D’autres facteurs associés à cette modalité de vieillissement sont liés au statut social et économique (plus haut niveau d’études, niveau socioculturel supérieur à la moyenne, revenus plus élevés) et sont donc plus difficilement corrigeables. Certains facteurs sont plus délicats à interpréter, car ils peuvent aussi bien être prédictifs de cette modalité de vieillissement qu’en résulter. Il en est ainsi du maintien des capacités d’attention et de mémoire, de marche et d’équilibre, de la moindre fréquence d’affects dépressifs, d’une meilleure satisfaction de vie et d’une meilleure productivité. Le concept de vieillissement réussi ne peut cependant pas être abordé en se limitant à ces seuls aspects fonctionnels, et il convientde l’intégrer à celui, plus large, de qualité de vie. Cette dernière implique à la fois la perception que l’individu a de sa santé, mais aussi sa satisfaction à l’égard des liens affectifs entretenus avec son entourage (familial, amical) et vis-à-vis de son rôle social. Le maintien des capacités fonctionnelles est donc sans nul doute une condition nécessaire mais non suffisante à l’atteinte des autres dimensions de la qualité de vie. Par conséquent, toute action de prévention visant à maintenir un niveau suffisant de capacités fonctionnelles doit être associée ou, mieux, intégrée au développement de relations familiales ou amicales. Elle doit en outre être reliée à l’objectif de maintenir ou redonner un rôle social et participatif à la personne vieillissante.
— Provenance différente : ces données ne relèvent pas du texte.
### /design/flow/design.v
module gates(input  logic [3:0] a, b,
             output logic [3:0] y1, y2, 
                                y3, y4, y5);
   assign y1 = a & b;     
   assign y2 = a | b;     
   assign y3 = a ^ b;     
   assign y4 = ~(a & b);  
   assign y5 = ~(a | b);  
endmodule
### /design/flow/run.sh
#!/bin/bash
# OpenROAD 26Q1-2900-gdf79404cd8, Yosys 0.63+post, stock flow scripts
make -C /OpenROAD-flow-scripts/flow DESIGN_CONFIG=/design/flow/config.mk WORK_HOME=/design/flow/orfs finish
### /design/flow/config.mk
export PLATFORM = sky130hd
export DESIGN_NAME = gates
export DESIGN_NICKNAME = gates
export VERILOG_FILES = /design/flow/design.v
export SDC_FILE = /design/flow/constraint.sdc
export NUM_CORES = 4
export LEC_CHECK = 1
export CORE_AREA = 10 10 70 70
export DIE_AREA = 0 0 80 80
### /design/flow/constraint.sdc
current_design gates

set clk_period 1.0
set clk_io_pct 0.2

create_clock -name clk0 -period $clk_period

set non_clock_inputs [all_inputs -no_clocks]
set_input_delay [expr $clk_period * $clk_io_pct] -clock clk0 $non_clock_inputs
set_output_delay [expr $clk_period * $clk_io_pct] -clock clk0 [all_outputs]
==> results.py <==
# Metrics from the implementation run
metrics = {
    "drt": {
        "vias": 320,
        "first_pass_iters": 2,
        "wirelength_met1_um": 331,
        "totalWireLength_um": 911,
        "via_per_inst": 2.69,
        "diodes": 0,
        "met3_length_um": 121,
        "wl_per_cell_um": 7.66,
        "route.detailed.drc": 0,
        "dr.max_layer_used": "met3",
        "wl_met2_um": 458,
        "drtIter0Drc": 2,
        "final_antenna_net_count": 0,
    },
    "floorplanning": {
        "initCoreUtil_pct": 7.62,
        "fp.dieW_um": 80,
        "die_area_um2": 6400,
        "core-area_um2": 3420,
        "die_h_um": 80,
        "ioPinCount": 28,
        "row_count": 21,
    },
    "final_layout": {
        "finalNonFillerCells": 119,
        "nClkBuffers": 0,
        "layout-drive-gt1-share_pct": 64.4,
        "seq_cells": 0,
        "area.growth.synth_to_final_pct": 185,
        "ff_latch_area_um2": 0,
        "postLayoutCoreUtil_pct": 21.7,
    },
    "logic_synthesis": {
        "synth_area_per_cell_um2": 8.13,
        "top_area_cell": "ha_1",
        "yosysWarnings": 0,
        "synth_area_um2": 260,
        "synth-seq-area-share_pct": 0,
        "ys_area_um2": 260,
        "yosys_cells": 32,
        "synth_top_area_share_pct": 76.9,
        "syn-instance-count": 32,
        "yosysUniqueCellTypes": 2,
        "top_cells_by_area": "ha_1, inv_1",
    },
    "sta": {
        "slew_headroom_pct": 95.3,
        "clock.fmax_mhz": 1030,
        "slew_violations": 0,
        "fin_crit_sh_pct": 97.4,
        "hold_viol_final": 0,
        "grt_setup_unrepaired": "no",
        "min_period_ns": 0.974,
        "finalSetupViolations": 0,
        "max_slew.worst_pin.slew_ns": 0.0708,
    },
    "setup_path": {
        "worst-setup-path-type": "input pin to output pin",
        "cp.required_ns": 0.80,
        "critPathMaxFanout": 3,
        "critPathLaunchType": "input pin",
        "cp.arrival_ns": 0.77,
        "critPathCaptureType": "output pin",
    },
    "global_route": {
        "grt_pass1_wl_mm": 1.53,
        "antenna_found_initial": 0,
        "grt_overflow": 0,
        "grtUsageTotal_pct": 2.70,
        "grt_max_degree": 4,
        "grt_pass1_vias": 340,
    },
    "run_status": {
        "status": "complete, no violations",
    },
    "placement": {
        "portBuffers": 28,
        "gp_congestion": 0.689,
        "place_inst": 118,
        "hpwl_um": 823,
    },
    "min_path": {
        "holdPathStages": 4,
        "hp-class": "input pin to output pin",
    },
    "power_and_ir_drop": {
        "vdd_drop_max_v": 0.0000826,
        "p_per_area_nw_per_um2": 274,
        "p_leak_nw": 0.379,
    },
    "flow_run": {
        "maxCapViolCount": 0,
        "openroad.warnings": 44,
    },
    "clocking": {
        "cts_hold_buf": 0,
    },
}
-- area by class of cell --
cell class                      instances  area [um2]
Fill cell                             391        2680
Inverter                               16        60.1
Multi-Input combinational cell         16         263
Tap cell                               46        57.6
Timing Repair Buffer                   41         360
Le vieillissement usuel : réversibilité et adaptabilité

L’application de certaines actions est de nature à améliorer le statut fonctionnel. Il est donc concevable, à condition d’interventions précoces, et dans certaines limites, qu’une personne évolue d’un mode de vieillissement usuel à un vieillissement réussi. Cette réversibilité rend compte d’une certaine adaptabilité de l’organisme aux programmes de stimulations physiques ou cognitives. Inversement, la réversibilité alimente l’hypothèse selon laquelle le vieillissement usuel résulterait, du moins en partie, d’un mode de vie où les capacités et les fonctions ne seraient pas utilisées à 100 %.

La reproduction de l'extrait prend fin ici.